■ About this task
Pull out every line in the data that has the string "reset" in it.

=== Section Start ===

--- src/rtl/core/rgpc_pkg.sv ---
`timescale 1ns / 1ps
package rgpc_pkg;

  // Default field widths
  localparam int unsigned TAG_BITS_DEF    = 16;
  localparam int unsigned RADIUS_BITS_DEF = 18;
  localparam int unsigned HEIGHT_W        = 16;

  // Config port
  localparam int unsigned CFG_IDX_W  = 3;
  localparam int unsigned CFG_DATA_W = 18;

  // Config reset values
  localparam int unsigned LOCAL_TAN_RST     = 5793;
  localparam int unsigned GENERAL_TAN_RST   = 2293;
  localparam int unsigned MIN_HEIGHT_RST    = 50;
  localparam int unsigned RING_SPACING_RST  = 100;
  localparam int unsigned RECLASS_GAP_RST   = 200;
  localparam int          MOUNT_HEIGHT_RST  = 1800;

  // Previous point height after reset: ground plane under the sensor
  localparam logic signed [HEIGHT_W:0] LAST_HEIGHT_RST = (HEIGHT_W+1)'(-MOUNT_HEIGHT_RST);

  // Decoupling queue between front and back
  localparam int unsigned FIFO_DEPTH = 8;
  localparam int unsigned FIFO_CNT_W = $clog2(FIFO_DEPTH + 1);

  typedef enum logic [CFG_IDX_W-1:0] {
    REG_LOCAL_TAN     = 3'd0,
    REG_GENERAL_TAN   = 3'd1,
    REG_MIN_HEIGHT    = 3'd2,
    REG_RING_SPACING  = 3'd3,
    REG_RECLASS_GAP   = 3'd4,
    REG_MOUNT_HEIGHT  = 3'd5
  } rgpc_reg_e;

  typedef struct packed {
    logic [15:0] local_tan;
    logic [15:0] general_tan;
    logic [15:0] min_height;
    logic [17:0] ring_spacing;
    logic [17:0] reclass_gap;
    logic [14:0] mount_height;
  } cfg_t;

  // Per-point test results handed from front to back
  typedef struct packed {
    logic ray_start;
    logic local_ok;
    logic general_ok;
    logic reclass_ok;
  } cls_t;

endpackage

=== Section End ===

■ Exercise response
  // Config reset values
  // Previous point height after reset: ground plane under the sensor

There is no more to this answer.